> With GraphQL, you can have a frontend person add comments without anyone from the backend team modifying anything
Well, they can do that with REST as well. They will just make a bunch of requests. That is what usually happens in the real world.
However, the difference is that with REST, it all just looks like isolated independent requests. With graphQL it becomes more clear that someone wants to query all comments in just one query, so it's much more easy to detect and optimize for that case.
I don't know, I still think you're much more likely to have a frontend dev get annoyed by having to kick off 20 requests (and seeing that perf impact in their own devtools) and ask backend to give them an endpoint that can get all the content in one go.
Same. This is why I was looking for concrete examples because the problem isn’t a graphql problem, it exists in any interface. Kinda a trick question, but it was good reading people’s reasoning ;)
I agree with GP as well, but I do think there are unique circumstances with GraphQL.
One difference is that if the front-end makes N+1 REST calls, it's (hopefully) obvious to the front-end developer. It's also generally easy to map the REST requests to the database queries being made.

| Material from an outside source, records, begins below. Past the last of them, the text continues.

--- src/rtl/uart_rx_fifo_if.sv ---
`default_nettype none
// ============================================================================
// Module   : uart_rx_fifo_if
// Purpose  : Valid/ready read port of the UART receive FIFO (head entry + flags).
// Revision : 1.0  initial release
// ============================================================================
interface uart_rx_fifo_if #(
    parameter int DATA_BITS = 8
);
    logic                 rd_valid;
    logic                 rd_ready;
    logic [DATA_BITS-1:0] rd_data;
    logic                 rd_perr;
    logic                 rd_ferr;

    modport master (
        output rd_valid,
        output rd_data,
        output rd_perr,
        output rd_ferr,
        input  rd_ready
    );

    modport slave (
        input  rd_valid,
        input  rd_data,
        input  rd_perr,
        input  rd_ferr,
        output rd_ready
    );
endinterface
`default_nettype wire

--- src/rtl/uart_rx_fifo.sv ---
`default_nettype none
// ============================================================================
// Module   : uart_rx_fifo
// Purpose  : Oversampling UART receiver (5-9 data bits, opt. parity, 1/2 stop)
//            feeding a power-of-two FIFO with per-frame parity/framing flags.
// Revision : 1.0  initial release
// ============================================================================
module uart_rx_fifo #(
    parameter int DATA_BITS  = 8,
    parameter int PARITY     = 0,
    parameter int STOP_BITS  = 1,
    parameter int FIFO_DEPTH = 16,
    parameter int DIV_W      = 16
) (
    input  logic                        clk,
    input  logic                        reset,
    input  logic [DIV_W-1:0]            cfg_div,
    input  logic                        rx,
    uart_rx_fifo_if.master              rd_if,
    output logic [$clog2(FIFO_DEPTH):0] level,
    output logic                        overflow,
    input  logic                        clear_ovf,
    output logic                        busy
);
    localparam int               c_AW      = $clog2(FIFO_DEPTH);
    localparam int               c_BIT_W   = $clog2(DATA_BITS);
    localparam int               c_WORD_W  = DATA_BITS + 2;
    localparam logic             c_PAR_ODD = (PARITY == 1);
    localparam logic [c_AW:0]    c_FULL    = {1'b1, {c_AW{1'b0}}};
    localparam logic [DIV_W-1:0] c_DIV_MIN = DIV_W'(4);

    typedef enum logic [2:0] {
        S_BREAK  = 3'd0,
        S_IDLE   = 3'd1,
        S_START  = 3'd2,
        S_DATA   = 3'd3,
        S_PARITY = 3'd4,
        S_STOP   = 3'd5
    } state_t;

    // ------------------------------------------------------------------
    // Receiver
    // ------------------------------------------------------------------
    logic                 r_rx_meta;
    logic                 r_rx_s;
    state_t               r_state,     w_state_nxt;
    logic [DIV_W-1:0]     r_div_l,     w_div_nxt;
    logic [DIV_W-1:0]     r_cnt,       w_cnt_nxt;
    logic [c_BIT_W-1:0]   r_bit_idx,   w_bit_nxt;
    logic                 r_stop_idx,  w_stop_nxt;
    logic [DATA_BITS-1:0] r_shift,     w_shift_nxt;
    logic                 r_perr,      w_perr_nxt;
    logic                 r_ferr,      w_ferr_nxt;
    logic                 r_push,      w_push;
    logic [c_WORD_W-1:0]  r_push_word, w_push_word;
    logic [DIV_W-1:0]     w_div_eff;

    assign w_div_eff = (cfg_div < c_DIV_MIN) ? c_DIV_MIN : cfg_div;

    always_comb begin
        w_state_nxt = r_state;
        w_div_nxt   = r_div_l;
        w_cnt_nxt   = r_cnt;
        w_bit_nxt   = r_bit_idx;
        w_stop_nxt  = r_stop_idx;
        w_shift_nxt = r_shift;
        w_perr_nxt  = r_perr;
        w_ferr_nxt  = r_ferr;
        w_push      = 1'b0;
        w_push_word = '0;
        case (r_state)
            S_BREAK: begin
                if (r_rx_s) w_state_nxt = S_IDLE;
            end
            S_IDLE: begin
                if (!r_rx_s) begin
                    // First sample lands mid start bit, then one per bit period.
                    w_div_nxt   = w_div_eff;
                    w_cnt_nxt   = (w_div_eff >> 1) - DIV_W'(1);
                    w_bit_nxt   = '0;
                    w_stop_nxt  = 1'b0;
                    w_perr_nxt  = 1'b0;
                    w_ferr_nxt  = 1'b0;
                    w_state_nxt = S_START;
                end
            end
            S_START, S_DATA, S_PARITY, S_STOP: begin
                if (r_cnt != '0) begin
                    w_cnt_nxt = r_cnt - DIV_W'(1);
                end else begin
                    w_cnt_nxt = r_div_l - DIV_W'(1);
                    case (r_state)
                        S_START: begin
                            w_state_nxt = r_rx_s ? S_IDLE : S_DATA;
                            w_bit_nxt   = '0;
                        end
                        S_DATA: begin
                            w_shift_nxt = {r_rx_s, r_shift[DATA_BITS-1:1]};
                            if (r_bit_idx == c_BIT_W'(DATA_BITS - 1))
                                w_state_nxt = (PARITY != 0) ? S_PARITY : S_STOP;
                            else
                                w_bit_nxt = r_bit_idx + c_BIT_W'(1);
                        end
                        S_PARITY: begin
                            w_perr_nxt  = ((^r_shift) ^ r_rx_s) != c_PAR_ODD;
                            w_state_nxt = S_STOP;
                        end
                        default: begin
                            w_ferr_nxt = r_ferr | ~r_rx_s;
                            if ((STOP_BITS == 1) || r_stop_idx) begin
                                w_push      = 1'b1;
                                w_push_word = {w_ferr_nxt, r_perr, r_shift};
                                // A low stop bit may be a line break: wait for idle.
                                w_state_nxt = w_ferr_nxt ? S_BREAK : S_IDLE;
                            end else begin
                                w_stop_nxt = 1'b1;
                            end
                        end
                    endcase
                end
            end
            default: w_state_nxt = S_BREAK;
        endcase
    end

    always_ff @(posedge clk) begin
        if (reset) begin
            r_rx_meta   <= 1'b1;
            r_rx_s      <= 1'b1;
            r_state     <= S_BREAK;
            r_div_l     <= '0;
            r_cnt       <= '0;
            r_bit_idx   <= '0;
            r_stop_idx  <= 1'b0;
            r_shift     <= '0;
            r_perr      <= 1'b0;
            r_ferr      <= 1'b0;
            r_push      <= 1'b0;
            r_push_word <= '0;
        end else begin
            r_rx_meta   <= rx;
            r_rx_s      <= r_rx_meta;
            r_state     <= w_state_nxt;
            r_div_l     <= w_div_nxt;
            r_cnt       <= w_cnt_nxt;
            r_bit_idx   <= w_bit_nxt;
            r_stop_idx  <= w_stop_nxt;
            r_shift     <= w_shift_nxt;
            r_perr      <= w_perr_nxt;
            r_ferr      <= w_ferr_nxt;
            r_push      <= w_push;
            r_push_word <= w_push_word;
        end
    end

    assign busy = (r_state == S_START) || (r_state == S_DATA) ||
                  (r_state == S_PARITY) || (r_state == S_STOP);

    // ------------------------------------------------------------------
    // Receive FIFO
    // ------------------------------------------------------------------
    logic [c_WORD_W-1:0] r_mem [FIFO_DEPTH];
    logic [c_AW:0]       r_wr_ptr;
    logic [c_AW:0]       r_rd_ptr;
    logic                r_overflow;
    logic [c_AW:0]       w_level;
    logic                w_full;
    logic                w_empty;
    logic                w_pop;
    logic                w_wr_en;
    logic [c_WORD_W-1:0] w_head;

    assign w_level = r_wr_ptr - r_rd_ptr;
    assign w_full  = (w_level == c_FULL);
    assign w_empty = (w_level == '0);
    assign w_pop   = ~w_empty & rd_if.rd_ready;
    // A pop in the same cycle frees the slot, so a full FIFO still accepts.
    assign w_wr_en = r_push & (~w_full | w_pop);

    always_ff @(posedge clk) begin
        if (reset) begin
            r_wr_ptr   <= '0;
            r_rd_ptr   <= '0;
            r_overflow <= 1'b0;
        end else begin
            if (w_wr_en) r_wr_ptr <= r_wr_ptr + 1'b1;
            if (w_pop)   r_rd_ptr <= r_rd_ptr + 1'b1;
            if (r_push & w_full & ~w_pop)
                r_overflow <= 1'b1;
            else if (clear_ovf)
                r_overflow <= 1'b0;
        end
    end

    always_ff @(posedge clk) begin
        if (w_wr_en) r_mem[r_wr_ptr[c_AW-1:0]] <= r_push_word;
    end

    assign w_head         = r_mem[r_rd_ptr[c_AW-1:0]];
    assign level          = w_level;
    assign overflow       = r_overflow;
    assign rd_if.rd_valid = ~w_empty;
    assign rd_if.rd_data  = w_empty ? '0 : w_head[DATA_BITS-1:0];
    assign rd_if.rd_perr  = ~w_empty & w_head[DATA_BITS] & (PARITY != 0);
    assign rd_if.rd_ferr  = ~w_empty & w_head[DATA_BITS+1];

endmodule
`default_nettype wire

--- src/flat_wrapper.sv ---
// flat-port wrapper written by rule: the top's interface ports become plain ports
module uart_rx_fifo_flat 
#(
    parameter int DATA_BITS  = 8,
    parameter int PARITY     = 0,
    parameter int STOP_BITS  = 1,
    parameter int FIFO_DEPTH = 16,
    parameter int DIV_W      = 16
)
  (clk, reset, cfg_div, rx, level, overflow, clear_ovf, busy, rd_if_rd_valid, rd_if_rd_data, rd_if_rd_perr, rd_if_rd_ferr, rd_if_rd_ready);
  uart_rx_fifo_if #(.DATA_BITS(DATA_BITS)) rd_if_i ();
  input  logic clk;
  input  logic reset;
  input  logic [DIV_W-1:0] cfg_div;
  input  logic rx;
  output logic [$clog2(FIFO_DEPTH):0] level;
  output logic overflow;
  input  logic clear_ovf;
  output logic busy;
  output wire logic [$bits(rd_if_i.rd_valid)-1:0] rd_if_rd_valid;
  output wire logic [$bits(rd_if_i.rd_data)-1:0] rd_if_rd_data;
  output wire logic [$bits(rd_if_i.rd_perr)-1:0] rd_if_rd_perr;
  output wire logic [$bits(rd_if_i.rd_ferr)-1:0] rd_if_rd_ferr;
  input wire logic [$bits(rd_if_i.rd_ready)-1:0] rd_if_rd_ready;
  assign rd_if_rd_valid = rd_if_i.rd_valid;
  assign rd_if_rd_data = rd_if_i.rd_data;
  assign rd_if_rd_perr = rd_if_i.rd_perr;
  assign rd_if_rd_ferr = rd_if_i.rd_ferr;
  assign rd_if_i.rd_ready = rd_if_rd_ready;
  uart_rx_fifo #(.DATA_BITS(DATA_BITS), .PARITY(PARITY), .STOP_BITS(STOP_BITS), .FIFO_DEPTH(FIFO_DEPTH), .DIV_W(DIV_W)) u_core (.clk(clk), .reset(reset), .cfg_div(cfg_div), .rx(rx), .rd_if(rd_if_i), .level(level), .overflow(overflow), .clear_ovf(clear_ovf), .busy(busy));
endmodule
--- config.mk ---
export PLATFORM = sky130hd
export DESIGN_NAME = uart_rx_fifo_flat
export DESIGN_NICKNAME = d
export VERILOG_FILES = /design/src/rtl/uart_rx_fifo_if.sv /design/src/rtl/uart_rx_fifo.sv /design/src/flat_wrapper.sv
export SDC_FILE = /design/constraint.sdc
export NUM_CORES = 1
export LEC_CHECK = 0
export BUFFER_PORTS_ARGS = -buffer_cell sky130_fd_sc_hd__buf_2
export CORE_MARGIN = 2
export CORE_UTILIZATION = 55
export CTS_CLUSTER_DIAMETER = 30
export DETAILED_ROUTE_END_ITERATION = 10
export PLACE_DENSITY = 0.83
export SYNTH_ARGS = -nofsm -noshare
export SYNTH_HDL_FRONTEND = slang
export SYNTH_SLANG_ARGS = --single-unit
--- constraint.sdc ---
create_clock -name clk -period 3.3 [get_ports clk]
set_clock_uncertainty 0.05 [all_clocks]
set_input_delay 0.66 -clock clk [delete_from_list [all_inputs] [get_ports clk]]
set_output_delay 0.66 -clock clk [all_outputs]
set_load 0.02 [all_outputs]
Yosys cells after proc, flatten, opt, wreduce, memory -nomap -nowiden
Memories as Yosys holds them, arrays and structs flattened. A register that Yosys moved wholly into a read port is not among the register bits.
Index checks and enable logic that the tools add are counted.
Word-level totals
  register bits after elaboration: 72
  RAM bits: 160
  input port bits: 21
  memories kept: 1
Memory list
  u_core.r_mem: depth 16, bits a word 10, rd ports 1, clocked after Yosys merged registers in 1, wr ports 1, RTL line uart_rx_fifo.sv:162  | logic [c_WORD_W-1:0] r_mem [FIFO_DEPTH];
Cells by class
  add/sub/neg operators: 7
  order comparisons: 1
  equal/unequal tests: 15
  mux-type cells: 32
  bitwise gates (word level): 14
  reduce and logical (&&, ||, !) cells: 20
Operators by type and width (number)
  two-way mux 16 bit: 3
  case mux 16 bit (2 select lines): 1
  subtractor 16 x 1 -> 16 bit, second input constant: 2
  two-way mux 3 bit: 7
  case mux 3 bit (3 select lines): 2
  < comparator 16 x 3 -> 1 bit, second input constant: 1
  nonzero test 16 bit: 1
  subtractor 15 x 1 -> 16 bit, second input constant: 1
  case mux 3 bit (2 select lines): 2
  AND reduction 4 bit: 3
  two-way mux 1 bit: 11
  adder 5 x 1 -> 5 bit, second input constant: 2
  equality test 3 bit, second input constant: 3
  two-way mux 4 bit: 2
  two-way mux 8 bit: 1
  parity 8 bit: 1
  equality test 3 x 2 -> 1 bit, second input constant: 2
  != test 2 bit, second input constant: 3
  inverter 1 bit: 6
  OR reduction 3 bit: 2
  OR reduction 6 bit: 1
  AND 1 bit: 5
  equality test 5 bit, second input constant: 1
  logical NOT 5 bit: 1
  18 further kinds: 25

Logic depth before layout (Yosys ltp)
Gate-level depths: netlist (run 1).
  word-level depth: 8
  depth in mapped cells: 13
  gate-level depth less buffers: 11

Worst setup path before layout (run 1)
Ideal clock, no wire load.
  path type: reg2out
  start: register u_core.r_wr_ptr[0]
  end: output port rd_if_rd_data[0]
  arrival: 2.517 ns
  data required time: 2.590 ns
  setup slack: 0.073 ns
  cell stages (with the launch flop): 9
  path through: dfxtp_1 inv_1 ha_1 fa_1 xnor2_1 nor3_1 o2111ai_1 clkbuf_1 and2_1
Between the ends
  cells in the longest elaborated chain, start to end: 3
RTL lines
  start, declared: RTL line uart_rx_fifo.sv:163  | logic [c_AW:0] r_wr_ptr;
  start signal, assigned: RTL line uart_rx_fifo.sv:186  | if (w_wr_en) r_wr_ptr <= r_wr_ptr + 1'b1;
  subtractor 5 bit: RTL line uart_rx_fifo.sv:173  | assign w_level = r_wr_ptr - r_rd_ptr;
  named net level[2]: RTL line flat_wrapper.sv:16  | output logic [$clog2(FIFO_DEPTH):0] level;
  logical NOT 5 bit: RTL line uart_rx_fifo.sv:175  | assign w_empty = (w_level == '0);
  two-way mux 8 bit: RTL line uart_rx_fifo.sv:203  | assign rd_if.rd_data = w_empty ? '0 : w_head[DATA_BITS-1:0];
  end, declared: RTL line flat_wrapper.sv:21  | output wire logic [$bits(rd_if_i.rd_data)-1:0] rd_if_rd_data;
The timed path passes the listed nets, and every way through them passes these cells.

Worst setup path in the final report (run 1)
  start: register u_core.r_wr_ptr[0]
  end: output port rd_if_rd_data[2]
Between the ends
  cells in the longest elaborated chain, start to end: 3
RTL lines (RTL line)
  subtractor 5 bit: uart_rx_fifo.sv:173
  logical NOT 5 bit: uart_rx_fifo.sv:175
  two-way mux 8 bit: uart_rx_fifo.sv:203
No other way between the ends.

==> flow_summary.yaml, run 1 <==
yosys:
  ys_types: 62
  netlist_instances: 676
  netlist.area_leader.share_pct: 46.40
  syn-num-nets: 712
  yosysWarnings: 0
  synth_flop_cell: "edfxtp_1"
  ys_ff_latch: 218
  seq_area_frac_synth_pct: 62.30
  synth_edf_count: 144
  synth-async-reset-ratio_pct: 0
  synth_top_area_cell: "edfxtp_1"
  synth_area_leaders: "edfxtp_1 46%, dfxtp_1 16%, mux4_2 11%"
  postSynthAreaPerCell_um2: 13.79
  syn_area_um2: 9319
place:
  place_congestion: 0.9254
  hpwl_um: 13840
  dp.cells: 918
  dpl_cell_area_um2: 9803
  port_buffers: 37
floorplan:
  die_x_um: 134.2
  rows: 47
  coreArea_um2: 16580
  start_util_pct: 56.19
  die_y_um: 134.2
  die-area_um2: 18000
  io_pins: 39
clock_tree:
  clock_path_buffers: 3
  cts.sinks: 218
  cts_tree: "built"
  cts_htree_levels: 2
  hold_buffers: 0
  numCtsBuffers: 37
  insertion_delay_ns: 0.50
  root_buffer: "clkbuf_16"
  clk_pin_slew_ns: 0.05
routing:
  ant_nets: 0
  wl_per_cell_um: 23.73
  first_iter_violations: 799
  vias: 6302
  wl_um: 23680
  firstDrtPassIters: 5
  vias_per_cell: 6.315
  drcViolationCount: 0
timing:
  drv_slew: 0
  fin_tns_setup_ns: -0.09205
  setup_ws_ns: -0.02401
  tightest_slew_ns: 0.9026
  slew_headroom_pct: 39.36
  fin_crit_sh_pct: 100.7
  setup_violations: 6
  fmax_ghz: 0.3008
  whs_ns: 0.2985
  rsz0062_at_grt: "true"
  hold_viol_final: 0
  fin_crit_ns: 3.324
layout:
  final_cells: 998
  final_common_cell: "edfxtp_1"
  drive_gt1_share_pct: 28.66
  nets: 786
  final_cell_mix: "144 x edfxtp_1, 69 x dfxtp_1, 56 x nand2_1"
  syn_to_final_growth_pct: 22.41
  antenna_cells: 0
  stdcell_area_um2: 11410
grt:
  grtUsageTotal_pct: 26.28
  antenna_found_initial: 2
  gr-total-overflow: 0
  grt_pass1_vias: 6373
  grt_pass1_wl_um: 35760
  grt_max_degree: 42
power:
  p_leak_nw: 4.182
  powerDensity_nw_per_um2: 840.0
  ir_worst_vdd_uv: 560.7
setup_path:
  worst-setup-path-type: "reg2out"
  cp-end-kind: "output port"
  worstPathMaxFanout: 6
  startpoint_type: "flop"
  crit_start: "u_core.r_wr_ptr[0]$_SDFFE_PP0P_"
  r2r_start: "u_core.r_rd_ptr[1]$_SDFFE_PP0N_"
  arrival_ns: 2.61
  crit_required_ns: 2.59
  reg2reg_slack_ns: 0.10
min_path:
  holdCritStartpoint: "rx"
  hold_class: "in2reg"
run_status:
  violations: "negative setup slack"
  status: "complete, but fails checks"
run:
  cap_violations: 0
worst paths after layout:
check,endpoint,cells after the start
setup / recovery,rd_if_rd_data[2],10
hold / removal,u_core.r_rx_meta$_SDFF_PP1_,2
setup reg to reg,u_core.r_mem[2][0]$_DFFE_PP_,10
hold reg to reg,u_core.r_rx_s$_SDFF_PP1_,1
synthesized netlist by cell type, types with 4 or more instances:
master	instances
edfxtp_1	144
dfxtp_1	74
nand2_1	56
nor2_1	49
mux4_2	45
a21oi_1	41
clkbuf_1	22
and2_1	20
and3_1	14
ha_1	14
nand3_1	14
o21ai_0	14
nor2b_1	13
a211oi_1	11
inv_1	11
xnor2_1	9
xor2_1	9
a211o_1	8
buf_2	8
nor3_1	8
nor4_1	8
nand2b_1	6
nand4_1	6
buf_1	4
mux2_2	4
mux2i_1	4
o211ai_1	4
or4_1	4
repair_timing:
| item | CTS | global route |
|---|---|---|
| gates cloned | 1 | 0 |
| buffers inserted | 7 | 5 |
| setup endpoints to repair | 12 | 149 |
| pin swaps | 5 | 5 |
| gates resized for setup | 23 | 41 |
cell type report:
| class | count | area, µm² |
|---|---|---|
| inverter | 11 | 43.79 |
| clock inverter | 21 | 311.5 |
| timing repair buffer | 73 | 554.3 |
| fill | 1049 | 5176 |
| sequential | 218 | 5814 |
| tap | 220 | 275.3 |
| clock buffer | 46 | 991.0 |
| multi-input combinational | 409 | 3417 |
per-layer routing:
| metal | up-vias | routed length (µm) | track usage, % |
|---|---|---|---|
| li1 | 2718 | - | - |
| met1 | 3111 | 8939 | 33.72 |
| met2 | 402 | 11940 | 43.54 |
| met3 | 69 | 1953 | 5.745 |
| met4 | 2 | 836 | 11.29 |
| met5 | - | 13 | 0 |
worst max-delay path, cell delays in order, from the launching register on:
cell	delay [ns]
dfxtp_2	0.36
inv_4	0.06
ha_4	0.17
fa_2	0.39
nand2b_4	0.17
a21boi_4	0.17
or3_4	0.16
o2111ai_4	0.17
buf_6	0.20
and2_4	0.16
buf_6	0.12
state kept, by name, indices dropped and copies added, names as in the netlist, named ones only:
| signal | flops |
|---|---|
| u_core.overflow | 1 |
| u_core.r_rx_s | 1 |
| u_core.r_push_word | 9 |
| u_core.r_bit_idx | 3 |
| u_core.r_cnt | 16 |
| u_core.r_wr_ptr | 5 |
| u_core.r_mem | 144 |
| u_core.r_rx_meta | 1 |
| u_core.r_ferr | 1 |
| u_core.r_state | 3 |
| u_core.r_shift | 8 |
| u_core.r_push | 1 |
| u_core.r_rd_ptr | 5 |
| u_core.r_div_l | 16 |
stage by stage:
stage,setup WS [ns],power (mW),util (%)
5_1_grt,-0.08232,9.896,68.79
6_report,-0.02401,9.582,68.79
2_1_floorplan,0.07347,4.618,-
4_1_cts,0.02052,9.375,67.73
3_3_place_gp,0.1454,5.069,59.11
3_5_place_dp,0.05032,5.140,59.11
power breakdown:
group | internal, mW | switching (mW) | leakage [nW]
Sequential | 3.02 | 0.187 | 2.10
Clock | 2.69 | 1.30 | 0.626
Combinational | 1.07 | 1.32 | 1.46
Total | 6.77 | 2.81 | 4.18
cell families after synthesis:
logic type / share of synthesized area [%]
DFF: 62.30
and+or+nand+nor: 12.03
AOI/OAI and AO/OA: 7.452
muxes: 12.03
buffers and inverters: 2.363
xor gates and xnor gates: 1.692
adders and majority gates: 2.095
other: 0.04024
Note: power is estimated with default switching activity, not from simulation.
==> run 2: changes to the inputs <==
PLACE_DENSITY = 0.79   (was 0.83)
==> run 2 against run 1 <==
The run now ends clean. Non-clock buffer count fell by 5. Sequential share of layout area grew 0.41 points. Sequential power about the same. Global-route usage shrank 0.39 points. Combinational power down 4%. Count of clock-buffer cells in the layout shrank 1. Die area stayed put. First-iteration DRC count fell by 25%. Wire length down 4.1%. Largest power group unchanged. Highest routed layer is now met4.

Swap it all out for a single GraphQL query and now you have no idea how it will perform or whether it was optimized for the specific fields you are requesting.
Another difference is that REST-style solutions won't work for GraphQL. Imagine you're making a bunch of REST calls, e.g. querying for a list of articles then querying for a list of comments for each one. You can ask the backend team for a new endpoint that returns them all in one query, easy enough.
But with GraphQL schemas, the potential graph of data is too large to write custom SQL queries that efficiently fetch everything in one batch. For example:
{
articles {
title
contents
author {
name
articles {
title
contents
comments {
content
author {
...
}
}
}
}
comments {
content
author {
name
}
}
}
}
Maybe a bit contrived, but it illustrates my point. Due to the ability to traverse relationships it's much easier to find yourself in a situation where the implementation of the GraphQL resolvers is not ideal for the usage, but it theoretically will work.
Well, they can do that with REST as well. They will just make a bunch of requests. That is what usually happens in the real world.
However, the difference is that with REST, it all just looks like isolated independent requests. With graphQL it becomes more clear that someone wants to query all comments in just one query, so it's much more easy to detect and optimize for that case.
For me, GraphQL wins here.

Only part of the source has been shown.